8.1 Three identical light bulbs, A, B and C, are each rated at 6 W, 12 V - NSC Physical Sciences - Question 8 - 2019 - Paper 1

To find the resistance of each bulb, we use the formula:

$P = \frac{V^2}{R}$

Rearranging this gives:

$R = \frac{V^2}{P}$

Here, the voltage $V = 12 V$ and power $P = 6 W$, thus:

$R = \frac{12^2}{6} = \frac{144}{6} = 24 \Omega$

So, the resistance of each bulb is 24 Ω.

Using the total resistance in the circuit, we have:

$R_{total} = R_{b1} + R_{b2} + R_{b3} + r$

where each bulb has a resistance of $R = 24 \Omega$ and the internal resistance $r = 2 \Omega$.

Therefore:

$R_{total} = 24 + 24 + 24 + 2 = 74 \Omega$

Now apply Ohm's law to find the total current, $I$:

$I = \frac{V}{R_{total}} = \frac{12}{74} \approx 0.162 A$

The voltage across each bulb in series is given by:

$V_C = I * R$

Using the current we just calculated, $I \approx 0.162 A$, and the resistance $R = 24 \Omega$:

$V_C = 0.162 * 24 \approx 3.89 V$

Light bulb C will not burn at maximum brightness because the potential difference across it is less than the rated voltage of 12 V. As the current flowing through C is reduced, the brightness diminishes since brightness is directly proportional to both current and voltage.

The current in resistor A is greater than that in resistor C because they are in parallel branches and tend to split the total current according to their resistances.

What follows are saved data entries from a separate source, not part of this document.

## config.mk

```make
export PLATFORM = sky130hd
export DESIGN_NAME = req_encoder_4_2
export DESIGN_NICKNAME = d
export VERILOG_FILES = /design/src/rtl/req_encoder_4_2_pkg.sv /design/src/rtl/req_encoder_4_2_prio_enc_comb.sv /design/src/rtl/req_encoder_4_2.sv
export SDC_FILE = /design/constraint.sdc
export NUM_CORES = 1
export LEC_CHECK = 0
export BUFFER_PORTS_ARGS = -buffer_cell sky130_fd_sc_hd__buf_2
export CAP_MARGIN = 20
export CELL_PAD_IN_SITES_DETAIL_PLACEMENT = 0
export CELL_PAD_IN_SITES_GLOBAL_PLACEMENT = 1
export CORE_ASPECT_RATIO = 0.5
export CORE_MARGIN = 3
export CORE_UTILIZATION = 40
export CTS_CLUSTER_SIZE = 30
export DETAILED_ROUTE_END_ITERATION = 10
export MAX_ROUTING_LAYER = met4
export PLACE_DENSITY_LB_ADDON = 0.1
export SLEW_MARGIN = 20
export SYNTH_ARGS = -nofsm -noshare
export SYNTH_HDL_FRONTEND = slang
export SYNTH_SLANG_ARGS = --single-unit
```

## constraint.sdc

```tcl
create_clock -name clk -period 3.3 [get_ports clk]
set_input_delay 0.33 -clock clk [delete_from_list [all_inputs] [get_ports clk]]
set_output_delay 0.33 -clock clk [all_outputs]
set_load 0.005 [all_outputs]
```

## src/rtl/req_encoder_4_2_pkg.sv

```systemverilog
// Shared types and default sizes for the sequential request encoder.
package req_encoder_4_2_pkg;

  localparam int DEF_WIDTH = 4;
  localparam int DEF_IDX_W = 2;
  localparam int DEF_CNT_W = 8;

  typedef enum logic {
    S_IDLE = 1'b0,
    S_HOLD = 1'b1
  } state_t;

endpackage

```

## src/rtl/req_encoder_4_2_prio_enc_comb.sv

```systemverilog
// Combinational priority encoder: index of the highest set bit of vec.
module prio_enc_comb #(
  parameter int WIDTH = 4,
  parameter int IDX_W = 2
) (
  input  logic [WIDTH-1:0] vec,
  output logic [IDX_W-1:0] idx,
  output logic             any
);

  // Ascending scan so the highest set bit is the last one written.
  always_comb begin
    idx = '0;
    any = 1'b0;
    for (int i = 0; i < WIDTH; i++) begin
      if (vec[i]) begin
        idx = IDX_W'(i);
        any = 1'b1;
      end
    end
  end

endmodule

```

## src/rtl/req_encoder_4_2.sv

```systemverilog
// Sequential 4-to-2 priority encoder: latches request pulses into a pending
// set and hands them out one index per handshake, highest bit first.
//
//  state  | meaning
//  S_IDLE | no index on offer; grants highest pending bit when one exists
//  S_HOLD | index on offer (out_valid=1), waiting for out_ready
module req_encoder_4_2 import req_encoder_4_2_pkg::*; #(
  parameter int WIDTH = DEF_WIDTH,
  parameter int IDX_W = DEF_IDX_W,
  parameter int CNT_W = DEF_CNT_W
) (
  input  logic             clk,
  input  logic             rst,
  input  logic [WIDTH-1:0] in,
  output logic [IDX_W-1:0] out,
  output logic             out_valid,
  input  logic             out_ready,
  output logic             busy,
  output logic [CNT_W-1:0] served_cnt,
  output logic [CNT_W-1:0] drop_cnt
);

  state_t             state_q, state_d;
  logic [WIDTH-1:0]   pending;
  logic [WIDTH-1:0]   clr_mask;
  logic [WIDTH-1:0]   merged;
  logic [IDX_W-1:0]   grant_idx;
  logic               pending_any;
  logic               grant;
  logic               ack;
  logic [CNT_W:0]     drop_sum;

  prio_enc_comb #(
    .WIDTH(WIDTH),
    .IDX_W(IDX_W)
  ) u_prio (
    .vec(pending),
    .idx(grant_idx),
    .any(pending_any)
  );

  // Next-state logic; grant clears the chosen pending bit in the same cycle.
  always_comb begin
    state_d  = state_q;
    grant    = 1'b0;
    ack      = 1'b0;
    clr_mask = '0;
    case (state_q)
      S_IDLE: begin
        if (pending_any) begin
          grant    = 1'b1;
          clr_mask = WIDTH'(1) << grant_idx;
          state_d  = S_HOLD;
        end
      end
      S_HOLD: begin
        if (out_ready) begin
          ack     = 1'b1;
          state_d = S_IDLE;
        end
      end
      default: state_d = S_IDLE;
    endcase
  end

  // Pulses landing on an already-pending bit are merged; count them, saturating.
  always_comb begin
    merged   = in & pending & ~clr_mask;
    drop_sum = {1'b0, drop_cnt};
    for (int i = 0; i < WIDTH; i++) begin
      drop_sum = drop_sum + {{CNT_W{1'b0}}, merged[i]};
    end
  end

  // State register.
  always_ff @(posedge clk or posedge rst) begin
    if (rst) state_q <= S_IDLE;
    else     state_q <= state_d;
  end

  // Pending set: new pulses win over the clear of the bit being granted.
  always_ff @(posedge clk or posedge rst) begin
    if (rst) pending <= '0;
    else     pending <= (pending & ~clr_mask) | in;
  end

  // Output register: load on grant, drop valid on accept, otherwise hold.
  always_ff @(posedge clk or posedge rst) begin
    if (rst) begin
      out       <= '0;
      out_valid <= 1'b0;
    end else if (grant) begin
      out       <= grant_idx;
      out_valid <= 1'b1;
    end else if (ack) begin
      out_valid <= 1'b0;
    end
  end

  // Served counter wraps; drop counter sticks at all-ones.
  always_ff @(posedge clk or posedge rst) begin
    if (rst) begin
      served_cnt <= '0;
      drop_cnt   <= '0;
    end else begin
      if (ack) served_cnt <= served_cnt + CNT_W'(1);
      if (drop_sum[CNT_W]) drop_cnt <= '1;
      else                 drop_cnt <= drop_sum[CNT_W-1:0];
    end
  end

  assign busy = (|pending) | out_valid;

endmodule

```

# Word level (Yosys, flattened, before mapping)
# Cells that the tools add are included.
# word_totals
register_bits,24
inputBits,7
out_inout_bits,20
wordCells,39
# classes
addsub,5
n_shift,1
mux,18
n_bitwise,7
reduce_logical,2
# ops
operator,n
adder 9 x 1 -> 9 bit,3
bitwise AND 4 bit,3
2-to-1 mux 1 bit,12
adder 8 x 1 -> 9 bit,1
"adder 8 x 1 -> 8 bit, second input constant",1
2-to-1 mux 4 bit,2
2-to-1 mux 8 bit,1
2-to-1 mux 2 bit,2
NOT 4 bit,1
OR 4 bit,1
OR reduction 4 bit,1
"<< shifter 1 x 2 -> 4 bit, first input constant",1
one-hot mux 1 bit (2 select lines),1
nonzero test 2 bit,1
NOT 1 bit,1
OR 1 bit,1

# Depth between registers and ports, before layout
# logic_depth
ltp_word,13
ltp_mapped,11
depth_no_buf,10

# Hierarchy
# A second synthesis with hierarchy kept.
# unflattened
cells_unflattened,108
area_unflattened_um2,1157.4
# modules_own_cells
mod,instances,cells_each,area_per_inst_um2,seq_area_each_um2
req_encoder_4_2,1,104,1133.6,600.6
prio_enc_comb,1,4,23.8,0.0

# Worst setup path after synthesis
# No wires, ideal clock.
# synth_timing
path_kind,register -> register
startpoint,register pending[2]
endpoint,register drop_cnt[1]
setup_ps,71
t_arrival_ps,2843
required_time_ps,3229
setup_slack_ps,386
stages_incl_launch_ff,12
n_path_buf,1
synth_period_minus_slack_ps,2914
path_cell_list,dfrtp_1 -> buf_6 -> or4_4 -> nand3_1 -> fa_1 -> fa_1 -> inv_1 -> fa_1 -> and3_1 -> and2_4 -> nand4_1 -> nand2b_1
# synth_between
elab_chain_cells,12
word_cells_on_any_way,15
classes_between,add/sub: 4; shift: 1; mux: 7; bitwise: 3
# synth_rtl
element,line,text
from (decl),req_encoder_4_2.sv:24,logic [WIDTH-1:0] pending;
from (signal assigned),req_encoder_4_2.sv:84,else pending <= (pending & ~clr_mask) | in;
2-to-1 mux 2 bit (2 in series),req_encoder_4_2_prio_enc_comb.sv:16,if (vec[i]) begin
<< shifter 1 x 2 -> 4 bit,req_encoder_4_2.sv:52,clr_mask = WIDTH'(1) << grant_idx;
2-to-1 mux 4 bit,req_encoder_4_2.sv:50,if (pending_any) begin
2-to-1 mux 4 bit,req_encoder_4_2.sv:48,case (state_q)
NOT 4 bit,req_encoder_4_2.sv:68,merged = in & pending & ~clr_mask;
bitwise AND 4 bit (*),req_encoder_4_2.sv:68,
adder 8 x 1 -> 9 bit,req_encoder_4_2.sv:71,"drop_sum = drop_sum + {{CNT_W{1'b0}}, merged[i]};"
adder 9 x 1 -> 9 bit (2 in series),req_encoder_4_2.sv:71,
adder 9 x 1 -> 9 bit (*),req_encoder_4_2.sv:71,
2-to-1 mux 8 bit (*),req_encoder_4_2.sv:107,if (drop_sum[CNT_W]) drop_cnt <= '1;
to (signal assigned),req_encoder_4_2.sv:108,else drop_cnt <= drop_sum[CNT_W-1:0];
to (decl),req_encoder_4_2.sv:20,output logic [CNT_W-1:0] drop_cnt
# Every way passes the cells marked *; elsewhere a longest branch is shown, timed or not.
# A chain may end at the register's enable or synchronous reset.

# Worst setup path in the final report
# Ends and elaborated chain as after synthesis.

Since A has a lower resistance compared to C, more current will flow through A.

If resistor C is removed, resistor B will experience an increase in current. The current flowing through A was split due to the presence of C; without C, more total current will flow through A and hence more will also flow through B since they are connected in parallel.